Exercise :: After locating "finish > flow_make.log 2>&1" in the listing below, copy that line and each one after it exactly, ending with the line that has "-export GPL_TIMING_DRIVEN = 0".
--*--
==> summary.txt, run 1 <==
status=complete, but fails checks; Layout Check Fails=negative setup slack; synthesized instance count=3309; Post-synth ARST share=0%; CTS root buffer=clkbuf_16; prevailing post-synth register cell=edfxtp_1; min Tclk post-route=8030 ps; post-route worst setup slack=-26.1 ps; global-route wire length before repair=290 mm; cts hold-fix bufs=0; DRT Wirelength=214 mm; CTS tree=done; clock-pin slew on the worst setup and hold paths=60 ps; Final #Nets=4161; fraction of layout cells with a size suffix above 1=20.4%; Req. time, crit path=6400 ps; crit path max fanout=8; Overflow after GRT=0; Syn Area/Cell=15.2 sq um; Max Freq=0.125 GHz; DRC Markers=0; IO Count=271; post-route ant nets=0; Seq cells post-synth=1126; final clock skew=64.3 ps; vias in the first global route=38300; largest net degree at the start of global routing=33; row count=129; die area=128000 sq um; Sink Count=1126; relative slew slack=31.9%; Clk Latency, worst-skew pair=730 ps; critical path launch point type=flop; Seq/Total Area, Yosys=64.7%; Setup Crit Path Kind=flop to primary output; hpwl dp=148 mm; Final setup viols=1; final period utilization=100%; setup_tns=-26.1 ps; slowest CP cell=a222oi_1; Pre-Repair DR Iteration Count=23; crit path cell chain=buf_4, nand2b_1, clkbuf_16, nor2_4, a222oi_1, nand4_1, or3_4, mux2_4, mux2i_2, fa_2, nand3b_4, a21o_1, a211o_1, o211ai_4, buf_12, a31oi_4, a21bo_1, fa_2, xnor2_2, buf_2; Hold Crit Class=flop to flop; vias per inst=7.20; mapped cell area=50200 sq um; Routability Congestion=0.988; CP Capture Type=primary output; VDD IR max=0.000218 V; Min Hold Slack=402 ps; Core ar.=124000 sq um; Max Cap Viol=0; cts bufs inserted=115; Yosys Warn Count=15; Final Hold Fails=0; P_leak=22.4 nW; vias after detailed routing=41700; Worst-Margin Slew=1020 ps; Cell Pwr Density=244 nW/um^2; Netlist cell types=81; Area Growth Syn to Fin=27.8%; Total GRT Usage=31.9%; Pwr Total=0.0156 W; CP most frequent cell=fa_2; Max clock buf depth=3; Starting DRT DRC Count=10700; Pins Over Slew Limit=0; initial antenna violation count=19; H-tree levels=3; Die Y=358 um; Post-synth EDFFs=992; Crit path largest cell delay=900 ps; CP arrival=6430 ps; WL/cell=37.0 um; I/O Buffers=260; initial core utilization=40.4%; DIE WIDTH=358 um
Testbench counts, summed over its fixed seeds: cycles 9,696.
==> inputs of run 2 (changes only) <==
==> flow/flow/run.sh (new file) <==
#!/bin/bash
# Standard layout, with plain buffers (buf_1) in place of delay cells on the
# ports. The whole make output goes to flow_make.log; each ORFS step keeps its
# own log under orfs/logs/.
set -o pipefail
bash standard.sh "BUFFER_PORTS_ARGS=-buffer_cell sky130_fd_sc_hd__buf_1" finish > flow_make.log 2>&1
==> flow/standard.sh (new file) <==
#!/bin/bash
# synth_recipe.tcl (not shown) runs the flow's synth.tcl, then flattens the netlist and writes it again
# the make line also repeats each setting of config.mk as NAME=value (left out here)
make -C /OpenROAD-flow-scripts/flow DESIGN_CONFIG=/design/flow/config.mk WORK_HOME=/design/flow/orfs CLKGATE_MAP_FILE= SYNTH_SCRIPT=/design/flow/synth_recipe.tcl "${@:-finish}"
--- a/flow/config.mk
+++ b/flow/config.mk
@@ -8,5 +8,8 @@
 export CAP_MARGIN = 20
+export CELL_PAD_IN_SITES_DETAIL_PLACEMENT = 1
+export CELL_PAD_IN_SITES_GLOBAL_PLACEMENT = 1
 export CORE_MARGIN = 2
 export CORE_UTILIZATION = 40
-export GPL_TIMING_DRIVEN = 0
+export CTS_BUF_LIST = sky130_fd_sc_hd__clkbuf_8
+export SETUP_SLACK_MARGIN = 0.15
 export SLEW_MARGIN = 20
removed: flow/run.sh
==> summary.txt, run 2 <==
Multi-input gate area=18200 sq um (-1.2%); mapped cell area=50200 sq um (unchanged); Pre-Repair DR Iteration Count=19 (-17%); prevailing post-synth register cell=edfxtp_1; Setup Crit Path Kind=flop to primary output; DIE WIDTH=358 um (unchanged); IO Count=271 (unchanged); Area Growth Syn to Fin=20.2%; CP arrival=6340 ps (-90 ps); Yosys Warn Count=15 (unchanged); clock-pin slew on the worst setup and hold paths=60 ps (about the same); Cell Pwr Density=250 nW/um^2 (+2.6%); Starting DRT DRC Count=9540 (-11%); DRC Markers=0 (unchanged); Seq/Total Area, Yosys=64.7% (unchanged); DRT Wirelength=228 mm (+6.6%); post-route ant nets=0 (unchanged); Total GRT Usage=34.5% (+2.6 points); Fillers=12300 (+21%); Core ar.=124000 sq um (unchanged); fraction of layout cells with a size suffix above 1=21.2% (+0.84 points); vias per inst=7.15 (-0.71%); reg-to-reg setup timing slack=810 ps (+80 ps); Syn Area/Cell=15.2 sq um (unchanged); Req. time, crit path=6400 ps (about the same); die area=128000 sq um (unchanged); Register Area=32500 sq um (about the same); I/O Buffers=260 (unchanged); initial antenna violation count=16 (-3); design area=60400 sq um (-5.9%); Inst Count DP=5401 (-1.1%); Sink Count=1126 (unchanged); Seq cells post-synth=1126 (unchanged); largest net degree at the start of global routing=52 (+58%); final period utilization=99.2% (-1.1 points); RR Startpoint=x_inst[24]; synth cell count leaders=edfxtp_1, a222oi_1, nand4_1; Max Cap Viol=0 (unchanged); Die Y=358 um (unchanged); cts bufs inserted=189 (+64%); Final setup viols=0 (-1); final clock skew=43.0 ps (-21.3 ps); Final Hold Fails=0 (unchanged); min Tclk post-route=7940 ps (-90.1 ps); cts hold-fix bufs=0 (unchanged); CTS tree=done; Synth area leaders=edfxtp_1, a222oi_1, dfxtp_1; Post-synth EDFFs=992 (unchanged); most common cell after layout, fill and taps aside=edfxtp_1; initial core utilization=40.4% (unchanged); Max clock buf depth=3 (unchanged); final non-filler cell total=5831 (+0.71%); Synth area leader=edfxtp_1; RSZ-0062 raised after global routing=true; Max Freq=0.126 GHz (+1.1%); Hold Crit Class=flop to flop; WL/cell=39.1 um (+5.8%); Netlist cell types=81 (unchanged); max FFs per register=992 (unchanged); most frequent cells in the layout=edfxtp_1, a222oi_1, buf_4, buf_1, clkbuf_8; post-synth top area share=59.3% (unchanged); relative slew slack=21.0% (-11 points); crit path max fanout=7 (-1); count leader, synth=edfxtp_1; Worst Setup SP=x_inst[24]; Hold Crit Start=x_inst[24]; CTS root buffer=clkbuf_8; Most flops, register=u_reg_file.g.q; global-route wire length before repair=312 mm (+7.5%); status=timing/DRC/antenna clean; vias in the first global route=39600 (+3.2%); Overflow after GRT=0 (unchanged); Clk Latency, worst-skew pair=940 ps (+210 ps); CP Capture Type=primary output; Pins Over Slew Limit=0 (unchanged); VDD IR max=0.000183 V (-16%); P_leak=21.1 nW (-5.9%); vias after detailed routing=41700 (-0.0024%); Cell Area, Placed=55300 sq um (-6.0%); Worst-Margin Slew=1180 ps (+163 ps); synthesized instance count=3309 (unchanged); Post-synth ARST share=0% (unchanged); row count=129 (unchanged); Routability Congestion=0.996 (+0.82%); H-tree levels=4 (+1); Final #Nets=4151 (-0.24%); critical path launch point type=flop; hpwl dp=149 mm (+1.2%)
This design comes from an exercise in tuning for small area, a short achievable clock period and few clock cycles per item on the open sky130 flow, not from production work.
Function was checked by simulation only, so behaviour that the tests miss may differ from the original.
Power figures rest on the tool's default switching activity, not on a simulated workload.

==> 10-12: inputs <==
==> flow/design.v <==
module sobel_stream_filter #(
  parameter int IMG_W = 224,
  parameter int IMG_H = 224,
  parameter int PIX_W = 8,
  parameter int SHIFT = 3
) (
  input  logic             fclk,
  input  logic             rst_n,
  input  logic             in_valid,
  output logic             in_ready,
  input  logic [PIX_W-1:0] in_pixel,
  input  logic             in_sof,
  output logic             out_valid,
  input  logic             out_ready,
  output logic [PIX_W-1:0] out_pixel,
  output logic             out_last,
  input  logic [1:0]       mode,
  input  logic [PIX_W+2:0] threshold
);
  localparam int CW   = (IMG_W > 1) ? $clog2(IMG_W) : 1;
  localparam int RW   = (IMG_H > 1) ? $clog2(IMG_H) : 1;
  localparam int NTAP = 4;                   
  localparam int TSP  = IMG_W / NTAP;        
  localparam int FW   = $clog2(TSP);         
  localparam int TW   = $clog2(NTAP);        
  localparam int SW   = 2 * PIX_W;           
  localparam int XW   = PIX_W + 2;           
  localparam int YW   = PIX_W + 1;           
  localparam int GW   = PIX_W + 3;           
  localparam int AW   = PIX_W + 2;           
  localparam int MW   = PIX_W + 3;           
  localparam int TH   = PIX_W + 3;           
  localparam int IQN  = 3;                   
  localparam int IW   = PIX_W + 3;           
  localparam int QN   = 4;                   
  localparam int KW = 12;
  function automatic logic [KW-1:0] ksadd(input logic [KW-1:0] a, input logic [KW-1:0] b,
                                          input logic cin);
    logic [KW-1:0] g, p, gn, pn;
    g    = a & b;
    p    = a ^ b;
    g[0] = g[0] | (p[0] & cin);
    for (int d = 1; d < KW; d = d * 2) begin
      gn = g;
      pn = p;
      for (int i = d; i < KW; i++) begin
        gn[i] = g[i] | (p[i] & g[i - d]);
        pn[i] = p[i] & p[i - d];
      end
      g = gn;
      p = pn;
    end
    ksadd = (a ^ b) ^ {g[KW-2:0], cin};
  endfunction
  logic           in_ready_q;
  logic [IQN-1:0] iv;                        
  logic [IW-1:0]  id [0:IQN-1];
  logic [IW-1:0]  inw;
  logic           acc, go;
  assign in_ready = in_ready_q;
  assign acc      = in_valid && in_ready_q && rst_n;
  assign inw      = {mode, in_sof, in_pixel};
  always_ff @(posedge fclk) begin
    if (!rst_n) begin
      iv <= '0;
    end else begin
      for (int i = 0; i < IQN; i++) begin
        if (go) begin
          if (i + 1 < IQN && iv[i + 1]) iv[i] <= 1'b1;
          else if (acc && iv[i])        iv[i] <= 1'b1;
          else                          iv[i] <= 1'b0;
        end else begin
          if (acc && !iv[i] && (i == 0 || iv[i - 1])) iv[i] <= 1'b1;
        end
      end
    end
  end
  always_ff @(posedge fclk) begin
    for (int i = 0; i < IQN; i++) begin
      if (go) begin
        if (i + 1 < IQN && iv[i + 1]) id[i] <= id[i + 1];
        else if (iv[i])               id[i] <= inw;
      end else begin
        if (!iv[i] && (i == 0 || iv[i - 1])) id[i] <= inw;
      end
    end
  end
  always_ff @(posedge fclk) begin
    if (!rst_n)  in_ready_q <= 1'b1;
    else if (go) in_ready_q <= !(in_ready_q && iv[IQN - 1]);
    else         in_ready_q <= in_ready_q ? !iv[IQN - 2] : !iv[IQN - 1];
  end
  logic [PIX_W-1:0] hpix;
  logic             hsof;
  logic [1:0]       hmode;
  assign {hmode, hsof, hpix} = id[0];
  logic [CW-1:0] col_q, col_cur, col_nx;
  logic [RW-1:0] row_q, row_cur, row_nx;
  logic          c00_q, cge2_q, cend_q, rge2_q, rend_q, r00_q;
  logic          at00, emit, last_pix, room;
  logic [1:0]    mode_q;
  assign at00     = hsof || (c00_q && r00_q);
  assign emit     = !hsof && rge2_q && cge2_q;
  assign last_pix = !hsof && rend_q && cend_q;
  assign col_cur  = hsof ? '0 : col_q;
  assign row_cur  = hsof ? '0 : row_q;
  assign col_nx   = (!hsof && cend_q) ? '0 : col_cur + CW'(1);
  assign row_nx   = (!hsof && cend_q) ? (rend_q ? '0 : row_q + RW'(1)) : row_cur;
  always_ff @(posedge fclk) begin
    if (!rst_n) begin
      col_q  <= '0;
      row_q  <= '0;
      c00_q  <= 1'b1;
      r00_q  <= 1'b1;
      cge2_q <= 1'b0;
      rge2_q <= 1'b0;
      cend_q <= 1'b0;
      rend_q <= 1'b0;
      mode_q <= '0;
    end else if (go) begin
      if (hsof) mode_q <= hmode;
      col_q  <= col_nx;
      row_q  <= row_nx;
      c00_q  <= col_nx == '0;
      r00_q  <= row_nx == '0;
      cge2_q <= col_nx >= CW'(2);
      rge2_q <= row_nx >= RW'(2);
      cend_q <= col_nx == CW'(IMG_W - 1);
      rend_q <= row_nx == RW'(IMG_H - 1);
    end
  end
  logic [FW-1:0]   ef_q;                     
  logic [TW-1:0]   et_q;                     
  logic            ez_q;                     
  logic [NTAP-1:0] tsel;
  assign go = iv[0] && room && (at00 || ez_q);
  always_ff @(posedge fclk) begin
    if (!rst_n) begin
      ef_q <= '0;
      et_q <= '0;
      ez_q <= 1'b1;
    end else if (go) begin
      if (at00) begin
        ef_q <= '0;
        et_q <= '0;
        ez_q <= 1'b1;
      end
    end else begin
      if (ef_q == FW'(TSP - 1)) begin
        ef_q <= '0;
        et_q <= et_q + TW'(1);
      end else begin
        ef_q <= ef_q + FW'(1);
      end
      ez_q <= ef_q == FW'(TSP - 1);
    end
  end
  always_comb begin
    tsel = '0;
    if (at00) tsel[0] = 1'b1;
    else      tsel[et_q] = 1'b1;
  end
  logic [SW-1:0]    ring [0:IMG_W-1];
  logic [SW-1:0]    rd;
  logic [PIX_W-1:0] pa, pb, pc;              
  always_comb begin
    rd = '0;
    for (int j = 0; j < NTAP; j++) rd = rd | (ring[j * TSP] & {SW{et_q == TW'(j)}});
  end
  assign pa = rd[PIX_W-1:0];
  assign pb = rd[SW-1:PIX_W];
  assign pc = hpix;
  always_ff @(posedge fclk) begin
    for (int k = 0; k < IMG_W; k++) begin
      if (k % TSP == 1 % TSP && go && tsel[k / TSP])
        ring[k] <= {hpix, ring[k - 1][SW-1:PIX_W]};
      else
        ring[k] <= ring[(k + IMG_W - 1) % IMG_W];
    end
  end
  logic        [XW-1:0] x0, x1, x2, xs, xc, xb;
  logic signed [YW-1:0] y0, y1, y2;
  assign xb = XW'(pb) << 1;
  assign xs = XW'(pa) ^ xb ^ XW'(pc);
  assign xc = ((XW'(pa) & xb) | (XW'(pa) & XW'(pc)) | (xb & XW'(pc))) << 1;
  always_ff @(posedge fclk) begin
    if (go) begin
      x0 <= XW'(ksadd(KW'(xs), KW'(xc), 1'b0));
      y0 <= YW'(ksadd(KW'(pc), KW'(~{1'b0, pa}), 1'b1));
      x1 <= x0;
      x2 <= x1;
      y1 <= y0;
      y2 <= y1;
    end
  end
  logic       vA, lastA, vB, lastB;
  logic [1:0] modeA, modeB;
  always_ff @(posedge fclk) begin
    if (!rst_n) begin
      vA <= 1'b0;
      vB <= 1'b0;
    end else begin
      vA <= go && emit;
      vB <= vA;
    end
    lastA <= last_pix;
    modeA <= mode_q;
    lastB <= lastA;
    modeB <= modeA;
  end
  logic [GW-1:0] gx, ngx, gy, ys, yc, ya, yb, yd;
  logic [AW-1:0] axB, aycB;
  logic          syB;
  logic [KW-1:0] x0e, x2e;
  assign x0e = KW'(x0);
  assign x2e = KW'(x2);
  assign gx  = GW'(ksadd(x0e, ~x2e, 1'b1));
  assign ngx = GW'(ksadd(x2e, ~x0e, 1'b1));
  assign ya  = {{2{y0[YW-1]}}, y0};
  assign yb  = {y1[YW-1], y1, 1'b0};
  assign yd  = {{2{y2[YW-1]}}, y2};
  assign ys  = ya ^ yb ^ yd;
  assign yc  = ((ya & yb) | (ya & yd) | (yb & yd)) << 1;
  assign gy  = GW'(ksadd(KW'(ys), KW'(yc), 1'b0));
  always_ff @(posedge fclk) begin
    axB  <= gx[GW-1] ? ngx[AW-1:0] : gx[AW-1:0];
    aycB <= gy[AW-1:0] ^ {AW{gy[GW-1]}};
    syB  <= gy[GW-1];
  end
  logic [TH-1:0]    thr_q;
  logic [TH:0]      thn, cs, cc;
  logic [MW-1:0]    mag, ay, sel;
  logic [TH:0]      cmp;
  logic [PIX_W-1:0] res;
  always_ff @(posedge fclk) thr_q <= threshold;
  assign thn = ~{1'b0, thr_q};
  assign mag = MW'(ksadd(KW'(axB), KW'(aycB), syB));
  assign ay  = MW'(ksadd(KW'(aycB), '0, syB));
  assign cs  = (TH+1)'(axB) ^ (TH+1)'(aycB) ^ thn;
  assign cc  = {((TH+1)'(axB) & (TH+1)'(aycB)) | ((TH+1)'(axB) & thn) | ((TH+1)'(aycB) & thn), syB};
  assign cmp = (TH+1)'(ksadd(KW'(cs), KW'(cc[TH:0]), 1'b1));
  always_comb begin
    case (modeB)
      2'd2:    sel = MW'(axB);
      2'd3:    sel = ay;
      default: sel = mag;
    endcase
    if (modeB == 2'd1) res = {PIX_W{!cmp[TH]}};
    else               res = sel[SHIFT +: PIX_W];
  end
  logic [QN-1:0]  qv;                        
  logic [PIX_W:0] qd [0:QN-1];
  logic           pop;
  assign pop = qv[0] && out_ready;
  always_ff @(posedge fclk) begin
    if (!rst_n) begin
      qv <= '0;
    end else begin
      for (int i = 0; i < QN; i++) begin
        if (pop) begin
          if (i + 1 < QN && qv[i + 1]) qv[i] <= 1'b1;
          else if (vB && qv[i])        qv[i] <= 1'b1;
          else                         qv[i] <= 1'b0;
        end else begin
          if (vB && !qv[i] && (i == 0 || qv[i - 1])) qv[i] <= 1'b1;
        end
      end
    end
  end
  always_ff @(posedge fclk) begin
    for (int i = 0; i < QN; i++) begin
      if (pop) begin
        if (i + 1 < QN && qv[i + 1]) qd[i] <= qd[i + 1];
        else if (qv[i])              qd[i] <= {lastB, res};
      end else begin
        if (!qv[i] && (i == 0 || qv[i - 1])) qd[i] <= {lastB, res};
      end
    end
  end
  logic [PIX_W:0] oq, head_nx;
  always_comb begin
    if (pop) head_nx = (qv[1]) ? qd[1] : {lastB, res};
    else     head_nx = (qv[0]) ? qd[0] : {lastB, res};
  end
  always_ff @(posedge fclk) oq <= head_nx;
  assign out_valid = qv[0];
  assign out_pixel = oq[PIX_W-1:0];
  assign out_last  = oq[PIX_W];
  assign room = !qv[QN - 1 - (2'(vA) + 2'(vB))];
endmodule
==> flow/flow/run.sh <==
#!/bin/bash
set -euo pipefail
bash standard.sh finish SETUP_SLACK_MARGIN=7.2 > make_finish.log 2>&1
==> flow/standard.sh <==
#!/bin/bash
# synth_recipe.tcl (not shown) runs the flow's synth.tcl, then flattens the netlist and writes it again
# the make line also repeats each setting of config.mk as NAME=value (left out here)
make -C /OpenROAD-flow-scripts/flow DESIGN_CONFIG=/design/flow/config.mk WORK_HOME=/design/flow/orfs CLKGATE_MAP_FILE= SYNTH_SCRIPT=/design/flow/synth_recipe.tcl "${@:-finish}"
==> flow/config.mk <==
export PLATFORM = sky130hd
export DESIGN_NAME = sobel_stream_filter
export DESIGN_NICKNAME = sobel_stream_filter
export VERILOG_FILES = /design/flow/design.v
export SDC_FILE = /design/flow/constraint.sdc
export NUM_CORES = 4
export LEC_CHECK = 0
export ABC_CLOCK_PERIOD_IN_PS = 2000
export CAP_MARGIN = 20
export CORE_MARGIN = 2
export CORE_UTILIZATION = 60
export CTS_CLUSTER_DIAMETER = 100
export CTS_CLUSTER_SIZE = 25
export SETUP_SLACK_MARGIN = 5
export SLEW_MARGIN = 20
==> flow/constraint.sdc <==
create_clock -name core_clock -period 10.0 [get_ports {fclk}]
set_input_delay 2.0000 -clock core_clock [delete_from_list [all_inputs] [get_ports {fclk}]]
set_output_delay 2.0000 -clock core_clock [all_outputs]
set_load 0.01 [all_outputs]
==> 12-02 (differences from 10-12) <==
--- a/flow/design.v
+++ b/flow/design.v
@@ -32,3 +32,3 @@
   localparam int TH   = PIX_W + 3;           
-  localparam int IQN  = 3;                   
+  localparam int IQN  = 2;                   
   localparam int IW   = PIX_W + 3;           
@@ -59,3 +59,4 @@
   logic           acc, go;
-  assign in_ready = in_ready_q;
+  assign in_ready   = ir_port;
+  assign in_ready_q = !nir_q;
   assign acc      = in_valid && in_ready_q && rst_n;
@@ -87,6 +88,11 @@
   end
-  always_ff @(posedge fclk) begin
-    if (!rst_n)  in_ready_q <= 1'b1;
-    else if (go) in_ready_q <= !(in_ready_q && iv[IQN - 1]);
-    else         in_ready_q <= in_ready_q ? !iv[IQN - 2] : !iv[IQN - 1];
+  logic ir_nx, ir_port, nir_q;
+  always_comb begin
+    if (!rst_n)  ir_nx = 1'b1;
+    else if (go) ir_nx = !(in_ready_q && iv[IQN - 1]);
+    else         ir_nx = in_ready_q ? !iv[IQN - 2] : !iv[IQN - 1];
+  end
+  always_ff @(posedge fclk) begin
+    nir_q   <= !ir_nx;
+    ir_port <= ir_nx;
   end
@@ -285,3 +291,5 @@
   always_ff @(posedge fclk) oq <= head_nx;
-  assign out_valid = qv[0];
+  logic ov;
+  always_ff @(posedge fclk) ov <= rst_n && (vB || (pop ? qv[1] : qv[0]));
+  assign out_valid = ov;
   assign out_pixel = oq[PIX_W-1:0];
==> flow/flow/run.sh (replaced) <==
#!/bin/bash
set -euo pipefail
bash standard.sh finish SETUP_SLACK_MARGIN=6.9 > make_finish.log 2>&1
--- a/flow/config.mk
+++ b/flow/config.mk
@@ -7,3 +7,3 @@
 export LEC_CHECK = 0
-export ABC_CLOCK_PERIOD_IN_PS = 2000
+export ABC_CLOCK_PERIOD_IN_PS = 3000
 export CAP_MARGIN = 20
@@ -12,3 +12,3 @@
 export CTS_CLUSTER_DIAMETER = 100
-export CTS_CLUSTER_SIZE = 25
+export CTS_CLUSTER_SIZE = 28
 export SETUP_SLACK_MARGIN = 5
==> 04-17 (differences from 10-12) <==
--- a/flow/design.v
+++ b/flow/design.v
@@ -32,5 +32,5 @@
   localparam int TH   = PIX_W + 3;           
-  localparam int IQN  = 3;                   
+  localparam int IQN  = 2;                   
   localparam int IW   = PIX_W + 3;           
-  localparam int QN   = 4;                   
+  localparam int QN   = 3;                   
   localparam int KW = 12;
@@ -59,3 +59,4 @@
   logic           acc, go;
-  assign in_ready = in_ready_q;
+  assign in_ready   = ir_port;
+  assign in_ready_q = !nir_q;
   assign acc      = in_valid && in_ready_q && rst_n;
@@ -87,6 +88,11 @@
   end
-  always_ff @(posedge fclk) begin
-    if (!rst_n)  in_ready_q <= 1'b1;
-    else if (go) in_ready_q <= !(in_ready_q && iv[IQN - 1]);
-    else         in_ready_q <= in_ready_q ? !iv[IQN - 2] : !iv[IQN - 1];
+  logic ir_nx, ir_port, nir_q;
+  always_comb begin
+    if (!rst_n)  ir_nx = 1'b1;
+    else if (go) ir_nx = !(in_ready_q && iv[IQN - 1]);
+    else         ir_nx = in_ready_q ? !iv[IQN - 2] : !iv[IQN - 1];
+  end
+  always_ff @(posedge fclk) begin
+    nir_q   <= !ir_nx;
+    ir_port <= ir_nx;
   end
@@ -285,6 +291,11 @@
   always_ff @(posedge fclk) oq <= head_nx;
-  assign out_valid = qv[0];
+  logic ov;
+  always_ff @(posedge fclk) ov <= rst_n && (vB || (pop ? qv[1] : qv[0]));
+  assign out_valid = ov;
   assign out_pixel = oq[PIX_W-1:0];
   assign out_last  = oq[PIX_W];
-  assign room = !qv[QN - 1 - (2'(vA) + 2'(vB))];
+  logic [1:0] inflight;
+  assign inflight = 2'(vA) + 2'(vB);
+  assign room     = pop ? (inflight == 2'd0 || !qv[QN - inflight])
+                        : !qv[QN - 1 - inflight];
 endmodule
--- a/flow/config.mk
+++ b/flow/config.mk
@@ -12,3 +12,3 @@
 export CTS_CLUSTER_DIAMETER = 100
-export CTS_CLUSTER_SIZE = 25
+export CTS_CLUSTER_SIZE = 30
 export SETUP_SLACK_MARGIN = 5
==> run summary <==
- Clock power: 04-17 is lower than 10-12 (about 7%).
- In 04-17 the clock skew is higher than in 10-12, by 0.0055 ns.
- Routed wire length: 12-02 < 10-12 < 04-17.
- In 12-02 the register-to-register slack is higher than in 04-17, by 0.03 ns.
- Sequential share of layout area: 04-17 < 10-12 < 12-02.
- Critical path depth: 12-02 is lower than 10-12 (1).
==> figures <==
|  | 12-02 | 04-17 | 10-12 |
|---|---|---|---|
| Outcome | timing/DRC/antenna clean | timing/DRC/antenna clean | timing/DRC/antenna clean |
| Net switching fraction of the power | 20.5% | 20.8% | 20.6% |
| Static leakage | 36.2 nW | 37.1 nW | 36.9 nW |
| Met1 Wirelength | 52.5 mm | 55.6 mm | 54.2 mm |
| Die W | 377 um | 377 um | 379 um |
| End point of the worst hold path | ring[55][13] | ring[172][0] | ring[21][8] |
| Worst-case register-to-register setup slack | 6.82 ns | 6.79 ns | 6.95 ns |
| Adder and majority cell fraction of the synthesized area | 1.85% | 1.88% | 1.84% |
| First-pass GRT wire length | 153 mm | 161 mm | 160 mm |
| Count of flip-flops with a built-in enable after synthesis | 112 | 103 | 123 |
| Fraction of standard cell area in multi-input logic | 7.02% | 8.34% | 7.83% |
| Clock input transition at the sequential cells of the worst setup and hold paths | 0.11 ns | 0.11 ns | 0.10 ns |
| Part of the total power dissipated in combinational logic | 4.9% | 6.1% | 5.6% |
Testbench counts of 10-12, summed over its fixed seeds: cycles 401,428, pixels 394,272.
Testbench counts of 12-02, summed over its fixed seeds: cycles 401,428, pixels 394,272.
Testbench counts of 04-17, summed over its fixed seeds: cycles 401,428, pixels 394,272.

==> re-timing with driven ports <==
How much do the figures lean on ideal ports? The routed layouts below were timed once more, with nothing changed but the port constraints. Step 1: set_driving_cell puts a clkbuf_16 on fclk and a buf_2 on each other input, an assumption about the parent block. Step 2 moves the port delays by t, midway between the first and last clock arrival at a register: inputs arrive t later, outputs are due t later. That takes back most of the time a late clock gives input paths. a / b / c = ideal ports / drivers / drivers and shift; a / b = the first two.
run	shift t [ns]	setup WS [ns]	hold slack, ns	worst setup path after step 2	worst slew at a driven data input, ns
10-12	0.872	6.600 / 6.525 / 6.399	0.307 / 0.307 / 0.307	input to register	0.09
12-02	0.845	6.751 / 6.681 / 6.190	0.318 / 0.318 / 0.318	input to register	0.17
04-17	0.858	6.703 / 6.630 / 5.939	0.305 / 0.305 / 0.305	input to register	0.06
After both steps every run listed still meets setup and hold. For 04-17, which loses most, drivers alone change the setup slack by -0.073 ns; drivers and shift together by -0.764 ns.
--*--
Solution below ::
bash standard.sh "BUFFER_PORTS_ARGS=-buffer_cell sky130_fd_sc_hd__buf_1" finish > flow_make.log 2>&1
==> flow/standard.sh (new file) <==
#!/bin/bash
# synth_recipe.tcl (not shown) runs the flow's synth.tcl, then flattens the netlist and writes it again
# the make line also repeats each setting of config.mk as NAME=value (left out here)
make -C /OpenROAD-flow-scripts/flow DESIGN_CONFIG=/design/flow/config.mk WORK_HOME=/design/flow/orfs CLKGATE_MAP_FILE= SYNTH_SCRIPT=/design/flow/synth_recipe.tcl "${@:-finish}"
--- a/flow/config.mk
+++ b/flow/config.mk
@@ -8,5 +8,8 @@
 export CAP_MARGIN = 20
+export CELL_PAD_IN_SITES_DETAIL_PLACEMENT = 1
+export CELL_PAD_IN_SITES_GLOBAL_PLACEMENT = 1
 export CORE_MARGIN = 2
 export CORE_UTILIZATION = 40
-export GPL_TIMING_DRIVEN = 0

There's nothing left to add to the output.